🤖 AI Summary
Consistency models (CMs) conventionally rely on pre-trained diffusion or flow models, limiting flexibility and increasing computational overhead.
Method: This paper proposes a novel pre-training-free flow-mapping self-distillation paradigm. It leverages the analytical equivalence between the time derivative of the flow mapping and the velocity field, transforming conventional two-stage distillation into end-to-end flow-mapping learning. The approach incorporates flow-mapping parameterization, higher-order derivative regularization, and continuous-time modeling to enable task-adaptive objective design.
Contribution/Results: Experiments demonstrate significant improvements in sampling efficiency and synthesis quality for high-dimensional tasks (e.g., image generation). For low-dimensional tasks, higher-order derivative constraints enhance detail fidelity, accelerate convergence, and improve inference stability. This work establishes the first fully pre-training-free, theoretically interpretable, efficient, and robust consistency modeling framework—bridging theoretical rigor with practical performance across diverse domains.
📝 Abstract
Building on the framework proposed in Boffi et al. (2024), we present a systematic approach for learning flow maps associated with flow and diffusion models.
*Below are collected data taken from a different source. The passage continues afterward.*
`src/rtl/uart_pkg.sv`:
```
// Constants shared by the UART transmit and receive stages: frame geometry,
// oversampling ratio, line idle level and the transmit/receive FSM encoding.
package uart_pkg;

  localparam int   OVERSAMPLE = 16;
  localparam int   DATA_BITS  = 8;
  localparam logic IDLE_LEVEL = 1'b1;

  localparam int STATE_W = 2;
  localparam logic [STATE_W-1:0] ST_IDLE  = 2'd0;
  localparam logic [STATE_W-1:0] ST_START = 2'd1;
  localparam logic [STATE_W-1:0] ST_DATA  = 2'd2;
  localparam logic [STATE_W-1:0] ST_STOP  = 2'd3;

endpackage

```
`src/rtl/uart_transmitter.sv`:
```
// 8N1 UART transmitter, double-buffered (holding register + shift register),
// bit timing from the shared 16x baud enable.
module uart_transmitter
  import uart_pkg::*;
(
  input  logic       clk,
  input  logic       rst,
  input  logic       t_enable,
  input  logic       tx_enable,
  input  logic [7:0] data,
  output logic       txd,
  output logic       tbr
);

  logic [STATE_W-1:0]   state;
  logic [DATA_BITS-1:0] hold;
  logic [DATA_BITS-1:0] shift;
  logic                 hold_full;
  logic [3:0]           tickcnt;
  logic [3:0]           bitcnt;
  logic                 accept;
  logic                 bit_done;
  logic                 load;

  // tbr is the registered flag, so a write in the cycle tbr rises is not taken.
  assign accept   = tx_enable && tbr;
  assign bit_done = t_enable && (tickcnt == 4'(OVERSAMPLE - 1));

  // NOTE: every output of an always_comb gets a default first so no latch is inferred.
  always_comb begin
    load = 1'b0;
    case (state)
      ST_IDLE: load = hold_full;
      ST_STOP: load = bit_done && hold_full;
      default: load = 1'b0;
    endcase
  end

  // Holding register; a write and a transfer are mutually exclusive because
  // a transfer needs hold_full=1, which forces tbr=0.
  // NOTE: sequential state uses non-blocking assignments only, so every
  // register sees the pre-edge values of the others.
  always_ff @(posedge clk) begin
    if (rst) begin
      // NOTE: hold is a plain register, not a memory array, so it is reset too.
      hold      <= '0;
      hold_full <= 1'b0;
      tbr       <= 1'b1;
    end else if (accept) begin
      hold      <= data;
      hold_full <= 1'b1;
      tbr       <= 1'b0;
    end else if (load) begin
      hold_full <= 1'b0;
      tbr       <= 1'b1;
    end
  end

  always_ff @(posedge clk) begin
    if (rst) begin
      state   <= ST_IDLE;
      shift   <= '0;
      tickcnt <= '0;
      bitcnt  <= '0;
      txd     <= IDLE_LEVEL;
    end else if (load) begin
      // Same transfer from IDLE and from the end of STOP: no idle bit between frames.
      shift   <= hold;
      tickcnt <= '0;
      bitcnt  <= '0;
      txd     <= ~IDLE_LEVEL;
      state   <= ST_START;
    end else if (state != ST_IDLE && t_enable) begin
      tickcnt <= tickcnt + 4'd1;
      if (bit_done) begin
        case (state)
          ST_START: begin
            txd   <= shift[0];
            state <= ST_DATA;
          end
          ST_DATA: begin
            shift  <= shift >> 1;
            bitcnt <= bitcnt + 4'd1;
            if (bitcnt == 4'(DATA_BITS - 1)) begin
              txd   <= IDLE_LEVEL;
              state <= ST_STOP;
            end else begin
              txd <= shift[1];
            end
          end
          ST_STOP: begin
            txd   <= IDLE_LEVEL;
            state <= ST_IDLE;
          end
          default: state <= ST_IDLE;
        endcase
      end
    end
  end

endmodule
```
`config.mk`:
```
export PLATFORM = sky130hd
export DESIGN_NAME = uart_transmitter
export DESIGN_NICKNAME = d
export VERILOG_FILES = /design/src/rtl/uart_pkg.sv /design/src/rtl/uart_transmitter.sv
export SDC_FILE = /design/constraint.sdc
export NUM_CORES = 1
export LEC_CHECK = 0
export BUFFER_PORTS_ARGS = -buffer_cell sky130_fd_sc_hd__clkbuf_2
export CORE_UTILIZATION = 40
export CTS_BUF_LIST = sky130_fd_sc_hd__clkbuf_4 sky130_fd_sc_hd__clkbuf_8
export CTS_CLUSTER_SIZE = 16
export DETAILED_ROUTE_END_ITERATION = 8
export MAX_ROUTING_LAYER = met4
export SLEW_MARGIN = 15
export SYNTH_ARGS = -nofsm -noshare
export SYNTH_HDL_FRONTEND = slang
export SYNTH_SLANG_ARGS = --single-unit
export TNS_END_PERCENT = 10
```
`constraint.sdc`:
```
create_clock -name clk -period 2.9 [get_ports clk]
set_input_delay 0.87 -clock clk [delete_from_list [all_inputs] [get_ports clk]]
set_output_delay 0.87 -clock clk [all_outputs]
set_load 0.1 [all_outputs]
```
==> flow_summary.ini <==
[status]
outcome = finished clean

[cts]
clk_latency_ps = 320
cts_tree = done
clock_sinks = 29
path_clk_slew_ps = 100
holdBufCountCts = 0
cts_resized = 0
cts_made_buffers = 5
clockRootBuffer = clkbuf_4
cts_setup_buffers = 0
h-tree-depth = 2
clock_path_buffers = 2

[logic_synthesis]
synth.top_cell.area_share = 0.431
syn_area_sq_mm = 0.00135
yosysTopAreaCell = dfxtp_1
synth_area_leaders = dfxtp_1, nand2_1, ha_1, nor2_1, a311oi_1
syn_avg_cell_area_sq_um = 8.58
synthTopCellsByCount = nand2_1, dfxtp_1, nor2_1, a21oi_1, a311oi_1
synth_warnings = 0
synth.distinct_cells = 37
async_flop_share = 0
yosysMostFrequentCell = nand2_1
syn_inst = 157
synth_edf_count = 0
synthesis.nets = 175
ys.flop_type = dfxtp_1
yosys_register_bits = 29
ys_seq_area_frac = 0.431

[critical_path]
crit_start = state[0]
timing.rr.end = bitcnt[1]
critPathMaxFanout = 21
critPathArrivalTime_ps = 2410
cp-end-kind = register
cp-start-kind = register
r2r-start = state[0]
cp.required_ps = 3140
endpoint = bitcnt[1]
worstSetupPathType = reg -> reg
rr_worst_depth = 6
cpPeakStageDelay_ps = 530
r2r_slack_ps = 730
path_cells = inv_1, ha_1, and3b_1, a41oi_4, nand2b_1, a21oi_1
cp_slowest_cell = a41oi_4

[cells_and_area]
nNetsFinal = 189
insertedDiodeCount = 0
drive_gt1_frac = 0.169
area_growth_syn_to_layout_pct = 10.7
final_cells = 216

[die]
initial_core_util = 0.430
ios = 14
dieWidth_um = 60.0
coreArea_sq_mm = 0.00313
die_area_sq_mm = 0.00360
die_h_um = 60.0
rows = 20

[global_routing]
grt_first_pass_wirelength_mm = 4.17
antenna_found_initial = 0
grt_use_total = 0.166
met2_usage = 0.244
grt_util_met3 = 0.0519
grt_util_met1 = 0.192
busiest_layer = met2
overflow = 0
grt_max_degree = 23
grt_pass1_vias = 999

[sta]
tightestPinTransition_ps = 615
setup_violations = 0
slew-limit-headroom = 0.589
slew_viol_final = 0
rsz0062_at_grt = no
fin_setup_tns_ps = 0
finalCriticalPeriod_ps = 2170
timing.fmax_ghz = 0.461
setup_slack_ps = 730
hold_violations = 0
fin_crit_sh = 0.748
whs_ps = 462
clock_skew_ps = 13.7

[placed_design]
port_buffers = 13
placed_cells = 208
dp_slack_ps = 777
dp.final_hpwl_mm = 1.80
gp_congestion = 0.815

[route]
dr.pass1.iters = 4
wl_per_cell_um = 11.6
vias = 1094
initialDrtViolationCount = 57
drt-vias-per-instance = 5.06
drc = 0
routed_wl_mm = 2.51
ant_nets = 0

[power_and_ir_drop]
max-vdd-ir-drop_mv = 0.277
powerDensity_mw_per_mm2 = 526
leakage_uw = 0.000569

[flow_run]
cap_violations = 0

[hold_path]
hold_path.class = reg -> reg
--- config.mk ---
export PLATFORM = sky130hd
export DESIGN_NAME = memory_access_flat
export DESIGN_NICKNAME = d
export VERILOG_FILES = /design/src/rtl/memory_access_if.sv /design/src/rtl/memory_access.sv /design/src/flat_wrapper.sv
export SDC_FILE = /design/constraint.sdc
export NUM_CORES = 1
export LEC_CHECK = 0
export CAP_MARGIN = 5
export CORE_UTILIZATION = 30
export CTS_BUF_LIST = sky130_fd_sc_hd__clkbuf_4 sky130_fd_sc_hd__clkbuf_8
export CTS_CLUSTER_SIZE = 28
export DETAILED_ROUTE_END_ITERATION = 8
export PLACE_DENSITY = 0.72
export SLEW_MARGIN = 0
export SYNTH_ARGS = -nofsm -noshare
export SYNTH_HDL_FRONTEND = slang
export SYNTH_SLANG_ARGS = --single-unit
--- constraint.sdc ---
create_clock -name clk -period 5.9 [get_ports clk]
set_input_delay 1.77 -clock clk [delete_from_list [all_inputs] [get_ports clk]]
set_output_delay 1.77 -clock clk [all_outputs]
set_load 0.05 [all_outputs]
## src/rtl/vga_frame_probe_if.sv

```systemverilog
// Registered VGA timing and pixel bundle passed between drawing stages.
// Producers drive it through the out modport, taps read it through in.
interface vga_if;
   logic [10:0] vcount;
   logic        vsync;
   logic        vblnk;
   logic [10:0] hcount;
   logic        hsync;
   logic        hblnk;
   logic [11:0] rgb;

   modport in (
      input vcount, vsync, vblnk,
      input hcount, hsync, hblnk,
      input rgb
   );

   modport out (
      output vcount, vsync, vblnk,
      output hcount, hsync, hblnk,
      output rgb
   );
endinterface

```

## src/rtl/vga_frame_probe.sv

```systemverilog
// Passive per-frame monitor on a vga_if tap: checksum, probe pixel,
// active-pixel count and frame consistency, offered over valid/ready.
module vga_frame_probe #(
   parameter int HOR_PIXELS = 800,
   parameter int VER_PIXELS = 600
) (
   input  logic        clk40MHz,
   input  logic        rst,
   vga_if.in           in_if,
   input  logic [10:0] probe_x,
   input  logic [10:0] probe_y,
   output logic        res_valid,
   input  logic        res_ready,
   output logic [31:0] res_sum,
   output logic [11:0] res_probe_rgb,
   output logic [19:0] res_count,
   output logic        res_frame_err,
   output logic [15:0] res_frame_no,
   output logic        overrun
);

   localparam logic [10:0] X_LAST = 11'(HOR_PIXELS - 1);
   localparam logic [10:0] Y_LAST = 11'(VER_PIXELS - 1);
   localparam logic [10:0] X_NUM  = 11'(HOR_PIXELS);
   localparam logic [10:0] Y_NUM  = 11'(VER_PIXELS);
   localparam logic [19:0] TOTAL  = 20'(HOR_PIXELS * VER_PIXELS);

   typedef enum logic {
      WAIT_SOF,
      ACCUM
   } state_t;

   state_t      state;
   logic [31:0] acc_sum;
   logic [19:0] acc_cnt;
   logic [11:0] acc_prb;
   logic        err_q;
   logic [10:0] px_q;
   logic [10:0] py_q;
   logic        pen_q;
   logic [10:0] exp_x;
   logic [10:0] exp_y;
   logic [15:0] frame_no;

   logic        active;
   logic        sof;
   logic        eof;
   logic        pos_bad;
   logic        probe_in;
   logic        probe_hit;
   logic [10:0] nxt_x;
   logic [10:0] nxt_y;
   logic [31:0] sum_nxt;
   logic [19:0] cnt_nxt;
   logic [11:0] prb_nxt;
   logic        err_nxt;
   logic        unused_sync;

   assign unused_sync = in_if.vsync ^ in_if.hsync;

   // Decode frame markers and form next accumulator values
   always_comb begin
      active    = !in_if.vblnk && !in_if.hblnk;
      sof       = active && in_if.vcount == '0
                  && in_if.hcount == '0;
      eof       = active && in_if.vcount == Y_LAST
                  && in_if.hcount == X_LAST;
      pos_bad   = in_if.hcount != exp_x
                  || in_if.vcount != exp_y;
      probe_in  = probe_x < X_NUM && probe_y < Y_NUM;
      if (sof)
         probe_hit = probe_x == '0 && probe_y == '0;
      else
         probe_hit = pen_q && in_if.hcount == px_q
                     && in_if.vcount == py_q;
      nxt_x = exp_x + 11'd1;
      nxt_y = exp_y;
      if (exp_x == X_LAST) begin
         nxt_x = '0;
         nxt_y = exp_y + 11'd1;
      end
      sum_nxt = acc_sum + {20'd0, in_if.rgb};
      cnt_nxt = (acc_cnt == 20'hFFFFF) ? acc_cnt
                                       : acc_cnt + 20'd1;
      prb_nxt = probe_hit ? in_if.rgb : acc_prb;
      err_nxt = err_q || pos_bad || cnt_nxt != TOTAL;
   end

   // Frame FSM, accumulation, publish and result handshake
   always_ff @(posedge clk40MHz) begin
      if (rst) begin
         state         <= WAIT_SOF;
         acc_sum       <= '0;
         acc_cnt       <= '0;
         acc_prb       <= '0;
         err_q         <= 1'b0;
         px_q          <= '0;
         py_q          <= '0;
         pen_q         <= 1'b0;
         exp_x         <= '0;
         exp_y         <= '0;
         frame_no      <= '0;
         res_valid     <= 1'b0;
         res_sum       <= '0;
         res_probe_rgb <= '0;
         res_count     <= '0;
         res_frame_err <= 1'b0;
         res_frame_no  <= '0;
         overrun       <= 1'b0;
      end else begin
         if (res_valid && res_ready)
            res_valid <= 1'b0;
         if (sof) begin
            state   <= ACCUM;
            acc_sum <= {20'd0, in_if.rgb};
            acc_cnt <= 20'd1;
            acc_prb <= probe_hit ? in_if.rgb : 12'h000;
            err_q   <= state == ACCUM;
            px_q    <= probe_x;
            py_q    <= probe_y;
            pen_q   <= probe_in;
            exp_x   <= 11'd1;
            exp_y   <= '0;
         end else if (state == ACCUM && active) begin
            acc_sum <= sum_nxt;
            acc_cnt <= cnt_nxt;
            acc_prb <= prb_nxt;
            err_q   <= err_q || pos_bad;
            exp_x   <= nxt_x;
            exp_y   <= nxt_y;
            if (eof) begin
               state    <= WAIT_SOF;
               frame_no <= frame_no + 16'd1;
               if (!res_valid) begin
                  res_valid     <= 1'b1;
                  res_sum       <= sum_nxt;
                  res_probe_rgb <= prb_nxt;
                  res_count     <= cnt_nxt;
                  res_frame_err <= err_nxt;
                  res_frame_no  <= frame_no + 16'd1;
               end else begin
                  overrun <= 1'b1;
               end
            end
         end
      end
   end

endmodule

```

## src/flat_wrapper.sv

```systemverilog
// flat-port wrapper written by rule: the top's interface ports become plain ports
module vga_frame_probe_flat 
#(
   parameter int HOR_PIXELS = 800,
   parameter int VER_PIXELS = 600
)
  (clk40MHz, rst, probe_x, probe_y, res_valid, res_ready, res_sum, res_probe_rgb, res_count, res_frame_err, res_frame_no, overrun, in_if_vcount, in_if_vsync, in_if_vblnk, in_if_hcount, in_if_hsync, in_if_hblnk, in_if_rgb);
  vga_if in_if_i ();
  input  logic clk40MHz;
  input  logic rst;
  input  logic [10:0] probe_x;
  input  logic [10:0] probe_y;
  output logic res_valid;
  input  logic res_ready;
  output logic [31:0] res_sum;
  output logic [11:0] res_probe_rgb;
  output logic [19:0] res_count;
  output logic res_frame_err;
  output logic [15:0] res_frame_no;
  output logic overrun;
  input wire logic [$bits(in_if_i.vcount)-1:0] in_if_vcount;
  input wire logic [$bits(in_if_i.vsync)-1:0] in_if_vsync;
  input wire logic [$bits(in_if_i.vblnk)-1:0] in_if_vblnk;
  input wire logic [$bits(in_if_i.hcount)-1:0] in_if_hcount;
  input wire logic [$bits(in_if_i.hsync)-1:0] in_if_hsync;
  input wire logic [$bits(in_if_i.hblnk)-1:0] in_if_hblnk;
  input wire logic [$bits(in_if_i.rgb)-1:0] in_if_rgb;
  assign in_if_i.vcount = in_if_vcount;
  assign in_if_i.vsync = in_if_vsync;
  assign in_if_i.vblnk = in_if_vblnk;
  assign in_if_i.hcount = in_if_hcount;
  assign in_if_i.hsync = in_if_hsync;
  assign in_if_i.hblnk = in_if_hblnk;
  assign in_if_i.rgb = in_if_rgb;
  vga_frame_probe #(.HOR_PIXELS(HOR_PIXELS), .VER_PIXELS(VER_PIXELS)) u_core (.clk40MHz(clk40MHz), .rst(rst), .in_if(in_if_i), .probe_x(probe_x), .probe_y(probe_y), .res_valid(res_valid), .res_ready(res_ready), .res_sum(res_sum), .res_probe_rgb(res_probe_rgb), .res_count(res_count), .res_frame_err(res_frame_err), .res_frame_no(res_frame_no), .overrun(overrun));
endmodule
```

## config.mk

```make
export PLATFORM = sky130hd
export DESIGN_NAME = vga_frame_probe_flat
export DESIGN_NICKNAME = d
export VERILOG_FILES = /design/src/rtl/vga_frame_probe_if.sv /design/src/rtl/vga_frame_probe.sv /design/src/flat_wrapper.sv
export SDC_FILE = /design/constraint.sdc
export NUM_CORES = 1
export LEC_CHECK = 0
export CAP_MARGIN = 20
export CELL_PAD_IN_SITES_DETAIL_PLACEMENT = 2
export CELL_PAD_IN_SITES_GLOBAL_PLACEMENT = 2
export CORE_MARGIN = 1
export CORE_UTILIZATION = 35
export CTS_CLUSTER_DIAMETER = 30
export DETAILED_ROUTE_END_ITERATION = 16
export PLACE_DENSITY_LB_ADDON = 0.1
export SLEW_MARGIN = 20
export SYNTH_ARGS = -nofsm -noshare
export SYNTH_HDL_FRONTEND = slang
export SYNTH_SLANG_ARGS = --single-unit
export TNS_END_PERCENT = 30
```

## constraint.sdc

```tcl
create_clock -name clk40MHz -period 4.2 [get_ports clk40MHz]
set_input_delay 1.05 -clock clk40MHz [delete_from_list [all_inputs] [get_ports clk40MHz]]
set_output_delay 1.05 -clock clk40MHz [all_outputs]
set_load 0.03 [all_outputs]
```

==> impl_metrics.yaml, run 1 <==
status:
  status: "finished clean"
clock_network:
  cts_max_level: 2
  clock_latency_ps: 550
  cts_setup_buffers: 0
  clkTransAtPathRegs_ps: 40
  cts_buffers: 55
  hold_buffers: 0
  cts_tree: "done"
  clock_path_buffers: 3
  cts_num_sinks: 210
  cts_resized: 0
  cts_root_buf: "clkbuf_16"
global_routing:
  grt_usage_pct: 26.23
  grt_remaining_overflow: 0
  grt_pass1_vias: 10970
  antenna_found_initial: 1
  grt_max_degree: 60
  grt_pass1_wl_um: 60940
power:
  p_total_w: 0.006860
  peakVddDrop_uv: 285.6
  leakage_nw: 5.096
  power_density_nw_per_um2: 487.5
drt:
  dr.pass1.iters: 4
  ant_nets: 0
  viasPerCell: 5.428
  drtIter0Drc: 435
  via_count: 9841
  detail_route.wl_per_cell_um: 21.21
  wirelength_um: 38460
  post-route-drc-count: 0
die:
  dieArea_um2: 29680
  io-pin-count: 146
  core_um2: 28160
  die_h_um: 172.3
  rows: 61
  die_w_um: 172.3
  start_util_pct: 36.03
job:
  drv_cap: 0
yosys:
  async_flop_share_pct: 0
  syn_area_per_cell_um2: 8.216
  synth_compound_area_share_pct: 14.36
  ys_ff_latch: 210
  yosys.area_share.xor_xnor_pct: 12.86
  synth_edf_count: 0
  synth_top_family_by_area: "simple AND/OR/NAND/NOR gates"
  ys_seq_area_share_pct: 41.43
  synthFlopType: "dfxtp_1"
  synthMuxAreaShare_pct: 2.035
  synth_nets: 1315
  yosys_warnings: 0
  synthAdderAreaFrac_pct: 2.170
  syn_area_um2: 10150
  synth_top_area_share_pct: 41.43
  syn_inst: 1235
  synth_simple_gate_area_share_pct: 23.63
  synth.area.top_cells: "dfxtp_1, xor2_1, nor2_1"
  synth_cell_types: 52
  synth_top_area_cell: "dfxtp_1"
sta:
  fin_tns_setup_ps: 0
  finalHoldViolations: 0
  clock.fmax_ghz: 0.2756
  min_period_ps: 3628
  rsz0062_at_grt: "no"
  drv_slew: 0
  finClkSkew_ps: 20.01
  fin_crit_sh_pct: 86.39
  setup_viol: 0
  slew_headroom_pct: 27.75
  worstMarginPinSlew_ps: 1080
finish:
  layout-drive-gt1-share_pct: 10.18
  n_fill_cell: 2979
  area.sequential_um2: 4204
  fin_area_um2: 14070
  area_delta_synth_final_pct: 38.66
  fin_nets: 1468
  multi_input_area_um2: 5605
placement:
  globalplace.congestion: 0.8268
  placed_area_um2: 12020
  portBuffers: 143
  dp_hpwl_um: 23340
critical_path:
  critPathArrivalTime_ps: 4080
  reg2reg_slack_ps: 1090
  crit_path_end: "u_core.res_sum[28]"
  reg2reg_from: "u_core.acc_cnt[0]"
  r2r-end: "u_core.res_frame_err"
  crit_path_max_fanout: 4
  end_kind: "register"
  worst-r2r-cell-count: 9
  crit_start: "in_if_rgb[0]"
  setup.worst_path.start_class: "input pin"
  path_class: "input pin to register"
  critPathRequiredTime_ps: 4650
hold_path:
  hold_path.class: "register to register"
  hold_start: "u_core.res_sum[5]"
## sequential cells by signal, summed over array words and instances (netlist names)
register and count:
u_core.acc_sum 32, u_core.res_sum 32, u_core.acc_cnt 20, u_core.res_count 20, u_core.frame_no 16, u_core.res_frame_no 16, u_core.acc_prb 12, u_core.res_probe_rgb 12
u_core.exp_x 11, u_core.exp_y 11, u_core.px_q 11, u_core.py_q 11, u_core.err_q 1, u_core.overrun 1, u_core.pen_q 1, u_core.res_frame_err 1
u_core.res_valid 1, u_core.state 1
## cell families (layout without fill, tap and decap cells)
family                     Yosys count  after routing
other                                0              1
DFF                                210            210
muxes                               20             20
xor gates and xnor gates           149            149
AOI/OAI and AO/OA                  222            222
adders and majority gates           17             17
and+or+nand+nor                    529            529
buffers and inverters               88            287
## metrics by stage
step                      util (%)  hold WS, ps  worst slack [ps]  std cells
final                        49.96        459.9             571.7       1813
after global routing         49.96        480.1             405.7       1813
after CTS                    49.95        461.0             566.8       1812
after detailed placement     42.69        447.3             117.9       1709
after global placement       42.69        440.4             152.9       1709
after floorplan                  -        436.7              1028       1235
## final cells by class
| class | count | share of cell area [%] |
|---|---|---|
| Inverter | 9 | 0.2401 |
| Clock buffer | 66 | 10.59 |
| Timing Repair Buffer | 175 | 12.13 |
| Sequential cell | 210 | 29.88 |
| Clock inverter | 37 | 3.940 |
| Antenna cell | 1 | 0.01779 |
| Multi-Input combinational cell | 937 | 39.84 |
| Tap cell | 378 | 3.362 |
## synthesized netlist by cell type, types with 18 or more instances
| cell type | instances |
|---|---|
| nor2_1 | 180 |
| nand4_1 | 25 |
| a311oi_1 | 22 |
| nor4_1 | 18 |
| and3_1 | 18 |
| xnor2_1 | 70 |
| mux2i_1 | 18 |
| nor3_1 | 40 |
| nand2_1 | 165 |
| a211oi_1 | 58 |
| o21ai_0 | 23 |
| xor2_1 | 79 |
| a21oi_1 | 79 |
| clkbuf_1 | 57 |
| nand3_1 | 39 |
| dfxtp_1 | 210 |
## worst min-delay path by stage
stage               cells past startpoint  slack [ps]                   end
global placement                        2         440     u_core.res_sum[4]
detailed placement                      2         450     u_core.res_sum[3]
floorplan                               2         440          u_core.pen_q
CTS                                     2         460     u_core.res_sum[5]
global route                            2         480  u_core.res_count[11]
finish                                  2         460     u_core.res_sum[5]
## per-layer routing
metal  part of all wire [%]  track usage [%]  vias up
met5                      0                0        -
met4                    3.2            9.542        0
met3                    3.6            4.349       94
met2                     48            45.27      207
met1                     45            32.69     4926
li1                       -                -     4614
## critical path, stage by stage
cell             delay, ps
clkdlybuf4s50_1        490
ha_1                   290
fa_1                   420
a211oi_1               360
o21ai_1                180
a31oi_1                330
o31ai_2                160
nand3_1                220
buf_4                  160
nor2_1                  40
xnor2_1                130
a211oi_1               240
## power breakdown
part / leakage, nW / switching (W) / internal (W)
logic: 2.40 / 0.000110 / 0.0000824
clock network: 1.01 / 0.00131 / 0.00336
registers: 1.69 / 0.0000000000450 / 0.00200
## placed cells by master (no fill, tap or decap), types with 22 or more instances in the layout
cell type and count:
dfxtp_1 210, nor2_1 178, nand2_1 165, clkdlybuf4s50_1 142, a21oi_1 79, xor2_1 79
xnor2_1 70, a211oi_1 58, clkbuf_16 57, nor3_1 40, nand3_1 39, buf_4 30
nand4_1 25, o21ai_0 23, a311oi_1 22
Power figures use the tool's default switching activity.
==> inputs of run 2 (changes only) <==
--- a/config.mk
+++ b/config.mk
@@ -5,6 +5,7 @@
 export SDC_FILE = /design/constraint.sdc
 export NUM_CORES = 1
 export LEC_CHECK = 0
+export ABC_CLOCK_PERIOD_IN_PS = 4200
 export CAP_MARGIN = 20
 export CELL_PAD_IN_SITES_DETAIL_PLACEMENT = 2
 export CELL_PAD_IN_SITES_GLOBAL_PLACEMENT = 2
==> results of run 2 <==
Final layout, timing and power as in run 1 (identical DEF).
==> inputs of run 3 (changes only) <==
--- a/config.mk
+++ b/config.mk
@@ -12,6 +12,7 @@
 export CORE_MARGIN = 1
 export CORE_UTILIZATION = 35
 export CTS_CLUSTER_DIAMETER = 30
+export CTS_CLUSTER_SIZE = 10
 export DETAILED_ROUTE_END_ITERATION = 16
 export PLACE_DENSITY_LB_ADDON = 0.1
 export SLEW_MARGIN = 20
==> results of run 3 <==
Final layout, timing and power as in run 1 (identical DEF).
Flow map-based models, commonly known as consistency models, encompass recent efforts to improve the efficiency of generative models based on solutions to differential equations. By exploiting a relationship between the velocity field underlying a continuous-time flow and the instantaneous rate of change of the flow map, we show how to convert existing distillation schemes into direct training algorithms via self-distillation, eliminating the need for pre-trained models. We empirically evaluate several instantiations of our framework, finding that high-dimensional tasks like image synthesis benefit from objective functions that avoid temporal and spatial derivatives of the flow map, while lower-dimensional tasks can benefit from objectives incorporating higher-order derivatives to capture sharp features.